Posted: 15 Apr 2020 09:17 AM PDT

San Fernando, Tamaulipas 15//04/20.-Personal de la Secretaria de Marina y Armada de Mexico logró este lunes la detención de 13 sicarios.

La Marina abate a un sicario y captura a trece sicarios del C.D.G tras enfrentamiento La Marina abate a un sicario y captura a trece sicarios del C.D.G tras enfrentamiento

Integrantes de un grupo delictivo que opera en la región de Matamoros, durante recorridos de vigilancia aérea y terrestre en la zona de la Laguna Madre, dentro del municipio de San Fernando, en Tamaulipas.  Además, fueron aseguradas en la acción 12 armas, municiones, equipo táctico y 2 vehículos. Informes iniciales indican que los sujetos iban en varias camionetas en inmediaciones de los ejidos La Loma y Barrancón del Tío Blas y al notar la presencia de los elementos de las fuerzas armadas hicieron disparos contra los marinos. La agresión fue repelida. Uno de los civiles armados murió en el hecho.

Controlada la situación se procedió a la detención de los 13 individuos, los cuales fueron trasladados por aire y tierra hacia la capital del estado para su presentación ante autoridad ministerial federal para las investigaciones y acciones legales que procedan.

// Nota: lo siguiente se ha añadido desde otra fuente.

**src/rtl/hazard_unit6.sv**
```systemverilog
`default_nettype none
// ============================================================================
//  Module      : hazard_unit6
//  Description : Stall/flush/forward control for a six-stage pipeline
//                (F D E B M W) with a shadow copy of downstream register
//                fields and saturating stall/redirect counters.
//  Revision    : 1.0 - initial release
// ============================================================================
module hazard_unit6 #(
    parameter logic [2:0] LOAD_SRC = 3'b001,
    parameter int         CNT_W    = 16
) (
    input  logic             clk,
    input  logic             reset,
    input  logic [4:0]       Rs1D,
    input  logic [4:0]       Rs2D,
    input  logic [4:0]       RdD,
    input  logic             RegWriteD,
    input  logic [2:0]       ResultSrcD,
    input  logic             PCSrcB0,
    output logic             StallF,
    output logic             StallD,
    output logic             FlushD,
    output logic             FlushE,
    output logic             FlushB,
    output logic [1:0]       ForwardAE,
    output logic [1:0]       ForwardBE,
    output logic             ForwardAD,
    output logic             ForwardBD,
    output logic [CNT_W-1:0] StallCnt,
    output logic [CNT_W-1:0] FlushCnt
);

    localparam logic [CNT_W-1:0] c_CNT_MAX = '1;

    logic [4:0]       r_Rs1E, r_Rs2E, r_RdE, r_RdB, r_RdM, r_RdW;
    logic             r_RegWriteE, r_RegWriteB, r_RegWriteM, r_RegWriteW;
    logic             r_LoadE, r_LoadB, r_LoadM;
    logic [CNT_W-1:0] r_stallCnt, r_flushCnt;

    logic w_loadD, w_hitE, w_hitB, w_lwStall;

    // Loads in B or M have no value yet on the bypass network, so they are skipped.
    function automatic logic [1:0] fwdSel(
        input logic [4:0] rs,
        input logic [4:0] rdB, input logic rwB, input logic ldB,
        input logic [4:0] rdM, input logic rwM, input logic ldM,
        input logic [4:0] rdW, input logic rwW
    );
        logic [1:0] sel;
        sel = 2'b00;
        if (rs != 5'd0) begin
            if (rwB && !ldB && rdB == rs)      sel = 2'b11;
            else if (rwM && !ldM && rdM == rs) sel = 2'b10;
            else if (rwW && rdW == rs)         sel = 2'b01;
        end
        return sel;
    endfunction

    assign w_loadD   = (ResultSrcD == LOAD_SRC);
    assign w_hitE    = r_LoadE & r_RegWriteE & (r_RdE != 5'd0) &
                       ((r_RdE == Rs1D) | (r_RdE == Rs2D));
    assign w_hitB    = r_LoadB & r_RegWriteB & (r_RdB != 5'd0) &
                       ((r_RdB == Rs1D) | (r_RdB == Rs2D));
    assign w_lwStall = w_hitE | w_hitB;

    always_comb begin
        StallF    = 1'b0;
        StallD    = 1'b0;
        FlushD    = 1'b1;
        FlushE    = 1'b1;
        FlushB    = 1'b1;
        ForwardAE = 2'b00;
        ForwardBE = 2'b00;
        ForwardAD = 1'b0;
        ForwardBD = 1'b0;
        if (!reset) begin
            // A taken redirect overrides a load-use stall; FlushB kills the wrong-path load.
            StallF    = w_lwStall & ~PCSrcB0;
            StallD    = w_lwStall & ~PCSrcB0;
            FlushD    = PCSrcB0;
            FlushE    = PCSrcB0 | w_lwStall;
            FlushB    = PCSrcB0;
            ForwardAE = fwdSel(r_Rs1E, r_RdB, r_RegWriteB, r_LoadB,
                               r_RdM, r_RegWriteM, r_LoadM, r_RdW, r_RegWriteW);
            ForwardBE = fwdSel(r_Rs2E, r_RdB, r_RegWriteB, r_LoadB,
                               r_RdM, r_RegWriteM, r_LoadM, r_RdW, r_RegWriteW);
            ForwardAD = r_RegWriteW & (r_RdW != 5'd0) & (r_RdW == Rs1D);
            ForwardBD = r_RegWriteW & (r_RdW != 5'd0) & (r_RdW == Rs2D);
        end
    end

    always_ff @(posedge clk) begin
        if (reset) begin
            r_Rs1E      <= '0;
            r_Rs2E      <= '0;
            r_RdE       <= '0;
            r_RegWriteE <= 1'b0;
            r_LoadE     <= 1'b0;
            r_RdB       <= '0;
            r_RegWriteB <= 1'b0;
            r_LoadB     <= 1'b0;
            r_RdM       <= '0;
            r_RegWriteM <= 1'b0;
            r_LoadM     <= 1'b0;
            r_RdW       <= '0;
            r_RegWriteW <= 1'b0;
            r_stallCnt  <= '0;
            r_flushCnt  <= '0;
        end else begin
            if (FlushE) begin
                r_Rs1E      <= '0;
                r_Rs2E      <= '0;
                r_RdE       <= '0;
                r_RegWriteE <= 1'b0;
                r_LoadE     <= 1'b0;
            end else begin
                r_Rs1E      <= Rs1D;
                r_Rs2E      <= Rs2D;
                r_RdE       <= RdD;
                r_RegWriteE <= RegWriteD;
                r_LoadE     <= w_loadD;
            end
            if (FlushB) begin
                r_RdB       <= '0;
                r_RegWriteB <= 1'b0;
                r_LoadB     <= 1'b0;
            end else begin
                r_RdB       <= r_RdE;
                r_RegWriteB <= r_RegWriteE;
                r_LoadB     <= r_LoadE;
            end
            r_RdM       <= r_RdB;
            r_RegWriteM <= r_RegWriteB;
            r_LoadM     <= r_LoadB;
            r_RdW       <= r_RdM;
            r_RegWriteW <= r_RegWriteM;
            if (StallD && r_stallCnt != c_CNT_MAX)
                r_stallCnt <= r_stallCnt + CNT_W'(1);
            if (PCSrcB0 && r_flushCnt != c_CNT_MAX)
                r_flushCnt <= r_flushCnt + CNT_W'(1);
        end
    end

    assign StallCnt = r_stallCnt;
    assign FlushCnt = r_flushCnt;

endmodule
`default_nettype wire

```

Cabe mencionar que minutos después de la situación, elementos de la Policía Estatal localizaron en una zona aledaña dos camionetas abandonadas con blindaje artesanal.

La Marina apoya a las corporaciones estatales y federales en la disuasión y combate a la acción de grupos delictivos generadores de violencia en esa zona del estado.